在本地智能体框架中，LLM智能体通过读写文件与复用状态增强了能力，但也面临多步木马攻击风险。攻击者可在文件或工具输出中嵌入提示词注入，智能体可能读取并执行这些隐藏指令。现有防御因检查步骤孤立，难以检测早期植入的后门。ClawTrojan基准测试在GPT-5.4模拟环境中实现了95.5%的攻击成功率。为此提出的DASGuard方案，通过扫描敏感文件中的控制文本、追溯其来源并移除非可信内容，实现了动态防御。

## 正文

LLM agents are evolving from conversational chatbots to operational tools in real-world workspaces. In local agentic harnesses, an LLM can read and write files, call tools, and reuse workspace state across sessions. While such capabilities enhance utility, they also expose a new attack surface for attackers. Attackers can embed a prompt injection within a file or tool output. Agents may read this hidden instruction, store it, and execute it later. In this multi-step trojan attack paradigm, no individual step appears malicious on its own, but these steps can collectively turn untrusted text into persistent control content. However, existing defenses often inspect each step in isolation. As a result, they can block a clear harmful action, but fail to detect the earlier write operation that plants the backdoor. To reveal this threat, we introduce ClawTrojan, a benchmark designed to identify multi-step trojan attacks in local agentic harnesses. In an OpenClaw-style simulated workspace with GPT-5.4, ClawTrojan reaches a 95.5% attack success rate (ASR), while existing single-turn prompt-injection attacks produce near-zero ASR on the same model.
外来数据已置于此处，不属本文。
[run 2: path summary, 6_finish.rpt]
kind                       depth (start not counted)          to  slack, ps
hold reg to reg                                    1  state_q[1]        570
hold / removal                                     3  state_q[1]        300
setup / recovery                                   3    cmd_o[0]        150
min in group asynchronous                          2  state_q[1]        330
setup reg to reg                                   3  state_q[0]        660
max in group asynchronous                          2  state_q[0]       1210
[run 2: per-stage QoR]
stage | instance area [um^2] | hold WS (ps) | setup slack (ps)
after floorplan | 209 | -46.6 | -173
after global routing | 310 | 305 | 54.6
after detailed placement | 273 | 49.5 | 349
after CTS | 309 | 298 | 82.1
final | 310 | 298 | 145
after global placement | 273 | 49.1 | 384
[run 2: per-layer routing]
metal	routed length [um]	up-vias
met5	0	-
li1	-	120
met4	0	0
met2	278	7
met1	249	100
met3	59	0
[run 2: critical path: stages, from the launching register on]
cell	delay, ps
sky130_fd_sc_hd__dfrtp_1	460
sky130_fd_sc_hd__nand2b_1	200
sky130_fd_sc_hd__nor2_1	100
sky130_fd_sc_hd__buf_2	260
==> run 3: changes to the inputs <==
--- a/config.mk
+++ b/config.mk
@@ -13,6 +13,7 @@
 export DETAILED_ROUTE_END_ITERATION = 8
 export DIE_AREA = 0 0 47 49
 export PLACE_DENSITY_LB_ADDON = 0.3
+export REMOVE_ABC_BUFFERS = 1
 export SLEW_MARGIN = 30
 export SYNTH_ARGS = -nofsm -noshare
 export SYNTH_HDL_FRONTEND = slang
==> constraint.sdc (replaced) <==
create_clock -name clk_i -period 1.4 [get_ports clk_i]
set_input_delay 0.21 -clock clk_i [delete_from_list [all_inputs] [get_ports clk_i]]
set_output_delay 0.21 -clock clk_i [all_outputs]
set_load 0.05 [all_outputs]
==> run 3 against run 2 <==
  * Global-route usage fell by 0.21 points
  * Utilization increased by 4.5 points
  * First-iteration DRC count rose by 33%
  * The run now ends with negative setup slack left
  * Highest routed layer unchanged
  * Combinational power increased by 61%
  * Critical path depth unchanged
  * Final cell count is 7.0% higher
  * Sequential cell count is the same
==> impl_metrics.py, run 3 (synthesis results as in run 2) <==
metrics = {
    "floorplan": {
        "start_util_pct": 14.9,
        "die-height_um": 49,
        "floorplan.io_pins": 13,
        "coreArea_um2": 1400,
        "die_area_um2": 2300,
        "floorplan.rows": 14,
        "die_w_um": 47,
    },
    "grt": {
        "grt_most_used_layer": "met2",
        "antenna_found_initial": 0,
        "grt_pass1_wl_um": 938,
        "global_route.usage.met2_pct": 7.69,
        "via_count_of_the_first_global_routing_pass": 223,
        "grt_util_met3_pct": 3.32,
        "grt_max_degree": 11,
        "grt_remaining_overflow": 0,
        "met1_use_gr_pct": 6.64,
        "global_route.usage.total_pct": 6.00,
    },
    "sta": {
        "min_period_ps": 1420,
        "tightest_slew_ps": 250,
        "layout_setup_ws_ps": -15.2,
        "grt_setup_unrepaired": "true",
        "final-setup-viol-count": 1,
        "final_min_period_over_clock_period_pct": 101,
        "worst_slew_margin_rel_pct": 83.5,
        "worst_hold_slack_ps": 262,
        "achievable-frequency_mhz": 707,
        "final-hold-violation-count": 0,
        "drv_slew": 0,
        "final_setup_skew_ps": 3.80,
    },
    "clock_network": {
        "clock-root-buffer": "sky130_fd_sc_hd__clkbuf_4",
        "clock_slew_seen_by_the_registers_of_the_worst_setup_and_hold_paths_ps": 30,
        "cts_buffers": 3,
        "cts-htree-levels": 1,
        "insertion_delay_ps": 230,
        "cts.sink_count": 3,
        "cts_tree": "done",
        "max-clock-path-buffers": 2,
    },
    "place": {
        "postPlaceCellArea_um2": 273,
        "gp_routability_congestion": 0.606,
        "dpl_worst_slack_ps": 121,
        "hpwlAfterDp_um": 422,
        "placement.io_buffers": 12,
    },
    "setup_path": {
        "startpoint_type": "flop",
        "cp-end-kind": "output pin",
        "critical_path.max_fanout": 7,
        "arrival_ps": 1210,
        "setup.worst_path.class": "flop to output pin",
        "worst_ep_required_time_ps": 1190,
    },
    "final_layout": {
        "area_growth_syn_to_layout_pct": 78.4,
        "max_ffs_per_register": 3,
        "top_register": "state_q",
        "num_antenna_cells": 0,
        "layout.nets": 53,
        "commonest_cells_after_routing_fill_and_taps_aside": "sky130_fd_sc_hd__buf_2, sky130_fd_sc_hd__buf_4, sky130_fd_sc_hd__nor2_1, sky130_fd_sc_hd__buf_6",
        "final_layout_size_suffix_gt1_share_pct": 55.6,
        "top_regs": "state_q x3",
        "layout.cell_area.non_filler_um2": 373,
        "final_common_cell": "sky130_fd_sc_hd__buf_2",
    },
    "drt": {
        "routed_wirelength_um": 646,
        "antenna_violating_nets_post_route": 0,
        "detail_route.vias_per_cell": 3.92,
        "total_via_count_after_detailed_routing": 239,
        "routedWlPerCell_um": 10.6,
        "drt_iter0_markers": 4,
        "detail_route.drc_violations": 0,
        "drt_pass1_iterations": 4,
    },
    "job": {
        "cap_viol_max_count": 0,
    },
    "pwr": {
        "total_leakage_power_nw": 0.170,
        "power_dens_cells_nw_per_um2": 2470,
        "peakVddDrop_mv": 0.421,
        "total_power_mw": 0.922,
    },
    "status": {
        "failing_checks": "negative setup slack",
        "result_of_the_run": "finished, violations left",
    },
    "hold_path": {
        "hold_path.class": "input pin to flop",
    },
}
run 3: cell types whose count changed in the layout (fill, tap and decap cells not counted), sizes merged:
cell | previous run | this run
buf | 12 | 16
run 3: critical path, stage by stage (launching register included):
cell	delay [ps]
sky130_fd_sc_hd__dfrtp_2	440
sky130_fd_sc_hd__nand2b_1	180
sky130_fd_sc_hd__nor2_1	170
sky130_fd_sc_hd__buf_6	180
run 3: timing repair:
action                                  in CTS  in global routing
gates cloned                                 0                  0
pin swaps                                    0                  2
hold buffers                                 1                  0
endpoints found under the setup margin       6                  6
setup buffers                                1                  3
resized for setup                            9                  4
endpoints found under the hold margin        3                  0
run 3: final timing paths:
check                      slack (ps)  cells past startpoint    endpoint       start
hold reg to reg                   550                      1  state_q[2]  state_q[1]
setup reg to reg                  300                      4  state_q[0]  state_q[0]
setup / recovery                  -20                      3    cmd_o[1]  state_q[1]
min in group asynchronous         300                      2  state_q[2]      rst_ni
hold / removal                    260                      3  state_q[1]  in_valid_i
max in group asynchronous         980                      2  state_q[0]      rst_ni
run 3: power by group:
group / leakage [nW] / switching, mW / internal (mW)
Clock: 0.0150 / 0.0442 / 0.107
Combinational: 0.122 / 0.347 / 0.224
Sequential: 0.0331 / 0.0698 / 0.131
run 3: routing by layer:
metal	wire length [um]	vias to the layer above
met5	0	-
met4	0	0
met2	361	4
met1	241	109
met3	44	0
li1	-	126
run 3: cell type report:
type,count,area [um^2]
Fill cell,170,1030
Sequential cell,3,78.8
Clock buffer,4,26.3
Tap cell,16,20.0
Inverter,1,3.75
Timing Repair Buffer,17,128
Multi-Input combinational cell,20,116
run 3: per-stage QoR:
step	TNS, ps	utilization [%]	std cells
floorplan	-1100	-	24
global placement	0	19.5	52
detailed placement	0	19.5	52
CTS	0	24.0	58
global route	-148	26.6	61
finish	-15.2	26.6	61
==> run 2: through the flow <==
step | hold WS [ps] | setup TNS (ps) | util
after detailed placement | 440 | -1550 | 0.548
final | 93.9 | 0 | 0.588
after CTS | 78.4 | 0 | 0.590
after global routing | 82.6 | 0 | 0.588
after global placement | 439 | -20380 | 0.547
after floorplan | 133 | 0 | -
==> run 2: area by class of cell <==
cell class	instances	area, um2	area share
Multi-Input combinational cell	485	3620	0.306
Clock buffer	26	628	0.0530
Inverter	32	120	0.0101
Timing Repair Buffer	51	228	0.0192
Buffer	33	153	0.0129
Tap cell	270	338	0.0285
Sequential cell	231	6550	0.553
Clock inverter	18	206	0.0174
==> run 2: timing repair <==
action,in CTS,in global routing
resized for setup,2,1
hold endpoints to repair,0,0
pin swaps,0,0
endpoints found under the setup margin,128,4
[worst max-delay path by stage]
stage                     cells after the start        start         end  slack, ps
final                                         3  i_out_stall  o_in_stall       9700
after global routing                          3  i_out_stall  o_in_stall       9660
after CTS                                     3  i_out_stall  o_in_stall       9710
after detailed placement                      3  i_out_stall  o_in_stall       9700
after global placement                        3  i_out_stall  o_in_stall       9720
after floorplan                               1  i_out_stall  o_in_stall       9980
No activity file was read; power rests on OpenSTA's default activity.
==> src/rtl/smmd_pkg.sv <==
`timescale 1ns / 1ps
// ----------------------------------------------------------------------------
// smmd_pkg
// Shared constants and types for the segment min/max decimator.
// ----------------------------------------------------------------------------
package smmd_pkg;

    localparam int SAMPLE_WIDTH_DEF = 24;
    localparam int SEG_SIZE_W       = 17;
    localparam int BYTE_W           = 8;

    localparam logic [SEG_SIZE_W-1:0] SEG_SIZE_RESET = SEG_SIZE_W'(256);
    localparam logic [SEG_SIZE_W-1:0] SEG_SIZE_MIN   = SEG_SIZE_W'(1);

    // Offset of +1.0 in the 16-bit fraction format.
    localparam int FRAC_ONE = 65536;
    // Right shift that divides by 2.0 in the same format.
    localparam int PROJ_SHIFT = 17;

    typedef struct packed {
        logic emit;
        logic done;
    } smmd_ctl_t;

endpackage
$ cat src/design/luo_pkg.sv
package luo_pkg;

    // micro-operations issued by the sequencer
    typedef enum logic [4:0] {
        OP_NONE,
        OP_START,
        OP_DIV_NX,
        OP_DIV_NY,
        OP_MUL_XX,
        OP_MUL_YY,
        OP_MUL_XY,
        OP_MUL_R4,
        OP_MUL_R6,
        OP_MUL_K1,
        OP_MUL_K2,
        OP_MUL_K3,
        OP_MUL_P1A,
        OP_MUL_P2A,
        OP_MUL_P1B,
        OP_MUL_P2B,
        OP_PIX_X,
        OP_PIX_Y,
        OP_FIN,
        OP_DIV_RX,
        OP_DIV_RY,
        OP_LOAD
    } op_t;

    typedef struct packed {
        op_t op;
    } cmd_t;

    typedef struct packed {
        logic div_done;
        logic den_pos;
        logic out_free;
    } sts_t;

    typedef struct packed {
        logic [23:0] focal_x;
        logic [23:0] focal_y;
        logic [15:0] cx;
        logic [15:0] cy;
        logic [23:0] k1;
        logic [23:0] k2;
        logic [23:0] k3;
        logic [23:0] p1;
        logic [23:0] p2;
    } cfg_t;

    localparam int NUM_MUL_OPS = 12;

endpackage

$ cat src/design/luo_ctrl.sv
module luo_ctrl
    import luo_pkg::*;
#(
    parameter int ITERATIONS = 10
)
(
    input  logic clk,
    input  logic rst_n,
    input  logic in_valid,
    output logic in_stall,
    input  sts_t sts,
    output cmd_t cmd
);

    localparam int ITW = (ITERATIONS > 1) ? $clog2(ITERATIONS) : 1;

    typedef enum logic [4:0] {
        S_IDLE, S_NX, S_NX_W, S_NY, S_NY_W, S_MUL, S_MUL_W, S_FIN,
        S_RX, S_RX_W, S_RY, S_RY_W, S_PX, S_PX_W, S_PY, S_PY_W, S_OUT
    } state_t;

    state_t           state_reg;
    logic [3:0]       idx_reg;
    logic [ITW-1:0]   it_reg;
    logic             last_it;
    op_t              mul_op;

    // multiply order within one iteration
    always_comb
    begin
        case (idx_reg)
            4'd0:    mul_op = OP_MUL_XX;
            4'd1:    mul_op = OP_MUL_YY;
            4'd2:    mul_op = OP_MUL_XY;
            4'd3:    mul_op = OP_MUL_R4;
            4'd4:    mul_op = OP_MUL_R6;
            4'd5:    mul_op = OP_MUL_K1;
            4'd6:    mul_op = OP_MUL_K2;
            4'd7:    mul_op = OP_MUL_K3;
            4'd8:    mul_op = OP_MUL_P1A;
            4'd9:    mul_op = OP_MUL_P2A;
            4'd10:   mul_op = OP_MUL_P1B;
            4'd11:   mul_op = OP_MUL_P2B;
            default: mul_op = OP_NONE;
        endcase
    end

    assign last_it = (it_reg == ITW'(ITERATIONS - 1));

    // command decode
    always_comb
    begin
        case (state_reg)
            S_IDLE:  cmd.op = in_valid ? OP_START : OP_NONE;
            S_NX:    cmd.op = OP_DIV_NX;
            S_NY:    cmd.op = OP_DIV_NY;
            S_MUL:   cmd.op = mul_op;
            S_FIN:   cmd.op = OP_FIN;
            S_RX:    cmd.op = OP_DIV_RX;
            S_RY:    cmd.op = OP_DIV_RY;
            S_PX:    cmd.op = OP_PIX_X;
            S_PY:    cmd.op = OP_PIX_Y;
            S_OUT:   cmd.op = sts.out_free ? OP_LOAD : OP_NONE;
            default: cmd.op = OP_NONE;
        endcase
    end

    assign in_stall = (state_reg != S_IDLE);

    // sequencer
    always_ff @(posedge clk or negedge rst_n)
    begin
        if (!rst_n)
        begin
            state_reg <= S_IDLE;
            idx_reg   <= '0;
            it_reg    <= '0;
        end
        else
        begin
            case (state_reg)
                S_IDLE:
                begin
                    if (in_valid)
                    begin
                        state_reg <= S_NX;
                    end
                end
                S_NX:   state_reg <= S_NX_W;
                S_NX_W:
                begin
                    if (sts.div_done)
                    begin
                        state_reg <= S_NY;
                    end
                end
                S_NY:   state_reg <= S_NY_W;
                S_NY_W:
                begin
                    if (sts.div_done)
                    begin
                        state_reg <= S_MUL;
                        idx_reg   <= '0;
                        it_reg    <= '0;
                    end
                end
                S_MUL:  state_reg <= S_MUL_W;
                S_MUL_W:
                begin
                    if (idx_reg == 4'(NUM_MUL_OPS - 1))
                    begin
                        idx_reg   <= '0;
                        state_reg <= S_FIN;
                    end
                    else
                    begin
                        idx_reg   <= idx_reg + 4'd1;
                        state_reg <= S_MUL;
                    end
                end
                S_FIN:
                begin
                    if (sts.den_pos)
                    begin
                        state_reg <= S_RX;
                    end
                    else if (last_it)
                    begin
                        state_reg <= S_PX;
                    end
                    else
                    begin
                        it_reg    <= it_reg + 1'b1;
                        state_reg <= S_MUL;
                    end
                end
                S_RX:   state_reg <= S_RX_W;
                S_RX_W:
                begin
                    if (sts.div_done)
                    begin
                        state_reg <= S_RY;
                    end
                end
                S_RY:   state_reg <= S_RY_W;
                S_RY_W:
                begin
                    if (sts.div_done)
                    begin
                        if (last_it)
                        begin
                            state_reg <= S_PX;
                        end
                        else
                        begin
                            it_reg    <= it_reg + 1'b1;
                            state_reg <= S_MUL;
                        end
                    end
                end
                S_PX:   state_reg <= S_PX_W;
                S_PX_W: state_reg <= S_PY;
                S_PY:   state_reg <= S_PY_W;
                S_PY_W: state_reg <= S_OUT;
                S_OUT:
                begin
                    if (sts.out_free)
                    begin
                        state_reg <= S_IDLE;
                    end
                end
                default: state_reg <= S_IDLE;
            endcase
        end
    end

`ifndef NO_ASSERTIONS
    a_iter_bound: assert property (@(posedge clk) disable iff (!rst_n)
        (state_reg == S_MUL) |-> (it_reg <= ITW'(ITERATIONS - 1)))
        else $error("iteration count overrun");

    a_accept_idle: assert property (@(posedge clk) disable iff (!rst_n)
        (cmd.op == OP_START) |=> (state_reg == S_NX))
        else $error("accepted word not started");

    a_idx_reset: assert property (@(posedge clk) disable iff (!rst_n)
        (state_reg == S_FIN) |-> (idx_reg == 4'd0))
        else $error("multiply index not rewound");
`endif

endmodule

$ cat config.mk
export PLATFORM = sky130hd
export DESIGN_NAME = luo_ctrl
export DESIGN_NICKNAME = d
export VERILOG_FILES = /design/src/design/luo_pkg.sv /design/src/design/luo_ctrl.sv
export SDC_FILE = /design/constraint.sdc
export NUM_CORES = 1
export LEC_CHECK = 0
export ABC_AREA = 1
export BUFFER_PORTS_ARGS = -buffer_cell sky130_fd_sc_hd__buf_2
export CAP_MARGIN = 0
export CORE_AREA = 2 2 57 59
export DETAILED_ROUTE_END_ITERATION = 8
export DIE_AREA = 0 0 59 61
export PLACE_DENSITY = 0.59
export SYNTH_ARGS = -nofsm -noshare
export SYNTH_HDL_FRONTEND = slang
export SYNTH_SLANG_ARGS = --single-unit
$ cat constraint.sdc
create_clock -name clk -period 3 [get_ports clk]
set_input_delay 0.6 -clock clk [delete_from_list [all_inputs] [get_ports clk]]
set_output_delay 0.6 -clock clk [all_outputs]
set_load 0.005 [all_outputs]
==> results.toml <==
[die]
start_util_pct = 38.47
chipHeight_um = 61
ios = 12
num_rows = 20
core-area_mm2 = 0.002953
dieArea_mm2 = 0.003599
die_x_um = 59

[timing]
rsz0062_at_grt = "false"
setup_viol_count_final = 0
setup_slack_ns = 0.6074
tns_ns = 0
worst_pin_slew_ns = 0.3529
finClkSkew_ns = 0.004439
fin_hold_ws_ns = 0.1822
finalMaxSlewViolations = 0
maxSlewHeadroom_pct = 76.39
fin_crit_sh_pct = 79.75
fmax_ghz = 0.4180
final-hold-violation-count = 0
period_needed_ns = 2.393

[power]
vdd_drop_max_mv = 0.4224
power_density_mw_per_mm2 = 770.5
cellLeakagePower_nw = 0.6606

[synth]
ys.flop_type = "dfrtp_1"
synth_top_area_share_pct = 28.63
syn_inst = 170
syn-num-nets = 181
yosysUniqueCellTypes = 28
avgSynthCellArea_um2 = 6.683
syn_area_mm2 = 0.001136
yosysWarnings = 0
yosys.area.top_type = "dfrtp_1"
ys_seq_area_share_pct = 28.63
ys_seq_elements = 13
synth_area_leaders = "dfrtp_1 29%, nand2_1 18%, nand3_1 7.9%, ha_1 5.5%, inv_1 5.3%"
synth-edff-count = 0
ys_async_sr_fraction_pct = 100.0

[setup_path]
required_ns = 2.40
end_kind = "output port"
critPathMaxFanout = 6
path_cells = "inv_1 -> nand2_1 -> nor2_2 -> nand2_1 -> a21oi_2 -> a21oi_1 -> o21ai_0 -> buf_2"
r2r_slack_ns = 1.50
max_stage_delay_ns = 0.42
crit_buf_inv = 2
crit_type = "flop to output port"
ff2ff_path_depth = 6
crit_cells = 8
timing.rr.end = "idx_reg[0]$_DFFE_PN0P_"
timing.rr.start = "state_reg[3]$_DFFE_PN0P_"
slowest_stage = "dfrtp_1"
arrival_ns = 1.79
cp_common_cell = "nand2_1"
cp-start-kind = "flop"
critPathTopFamily = "simple AND/OR/NAND/NOR gates"

[placement]
gp_congestion = 0.8901
place_inst = 214
dp_hpwl_um = 2163
pre_cts_slack_ns = 0.9686
io_buffers = 11

[route]
via_per_inst = 5.083
drtIter0Drc = 42
wirelength_um = 2730
firstDrtPassIters = 4
ant_nets = 0
route.detailed.drc = 0
routedWlPerCell_um = 12.52
vias = 1108

[cells_and_area]
layout.nets = 197
diodes = 0
drive_gt1_share_pct = 21.08
fillCellCount = 346
mostFrequentLayoutCells = "53 x nand2_1, 18 x nand3_1, 16 x inv_1"
area_delta_synth_final_pct = 10.79
largest_reg_flops = 5
layout.cells.most_common = "nand2_1"
stdcell_count = 218

[job]
maxCapViolations = 0

[cts]
cts_tree = "done"
cts_buffers = 3
worstSkewPairLatency_ns = 0.29
cts_resized = 0
h-tree-depth = 1
cts_root_buf = "clkbuf_4"
clkSlewWorstSetupHoldPaths_ns = 0.09
hold_buffers = 0
clockBufferDepth = 2
clock-sinks = 13
cts_setup_buffers = 0

[global_route]
grt_overflow = 0
grt_start_max_net_pins = 14
grt_usage_pct = 17.42
antenna_found_initial = 0
grt_pass1_wl_um = 4740
first_global_vias = 1069

[run_status]
status = "finished clean"

[hold_path]
hold_class = "input pin to asynchronous set/reset pin"
-- metal layers --
layer  GRT usage (%)  wire (um)
met3           2.772        165
met5               0          0
met4           6.818         46
met2           27.46       1221
met1           23.93       1297
-- how the worst max path moves through the flow --
stage | from | to | slack (ns)
after global placement | state_reg[3]$_DFFE_PN0P_ | cmd[1] | 1.04
final | state_reg[3]$_DFFE_PN0P_ | cmd[1] | 0.61
after global routing | state_reg[3]$_DFFE_PN0P_ | cmd[1] | 0.48
after detailed placement | state_reg[3]$_DFFE_PN0P_ | cmd[1] | 0.97
after CTS | state_reg[3]$_DFFE_PN0P_ | cmd[1] | 0.62
after floorplan | state_reg[3]$_DFFE_PN0P_ | cmd[1] | 1.24
-- stage by stage --
stage          power, mW  utilization, %  cell area [um2]
5_1_grt            1.057           42.63             1259
6_report          0.9698           42.63             1259
3_3_place_gp      0.8395           41.74             1232
3_5_place_dp      0.8499           41.74             1232
2_1_floorplan     0.7063               -             1136
4_1_cts           0.9695           42.63             1259
-- logic make-up after synthesis --
logic type      count (synthesis)  synth area share, %
simple gates                  107                45.15
mux                             1               0.8811
flops                          13                28.63
buf+inv                        25                8.260
fa+ha+maj                       5                5.507
compound gates                 15                8.481
xor+xnor                        4                3.084
-- where the power goes --
| part | internal (mW) | leakage [nW] | switching, mW |
|---|---|---|---|
| Sequential | 0.224 | 0.173 | 0.0856 |
| Clock | 0.0519 | 0.0150 | 0.0688 |
| Combinational | 0.196 | 0.473 | 0.344 |
| Total | 0.472 | 0.661 | 0.498 |
-- area by class of cell --
cell class                 count  area (um2)  area share [%]
timing repair buffer          11       55.05           4.374
multi-input combinational    132       716.9           56.96
clock buffer                   4       26.28           2.087
tap                           33       41.29           3.280
inverter                      25       93.84           7.455
sequential                    13       325.3           25.84
-- synthesized netlist by cell type (3+ instances only) --
cell      n
nand2_2   3
nor2_2    6
nand3_1  18
nor2_1   14
nor2_4    4
dfrtp_1  13
nand4_1   4
ha_1      5
inv_1    16
inv_2     8
o21ai_0   4
nand2_1  53
Power figures use the tool's default switching activity.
To address this threat, we propose DASGuard, which scans control-like text in sensitive local files, traces its origin, and removes control content that does not originate from a trusted source. Our results show that DASGuard achieves strong dynamic defense by combining runtime attack blocking with sanitized commits to the workspace.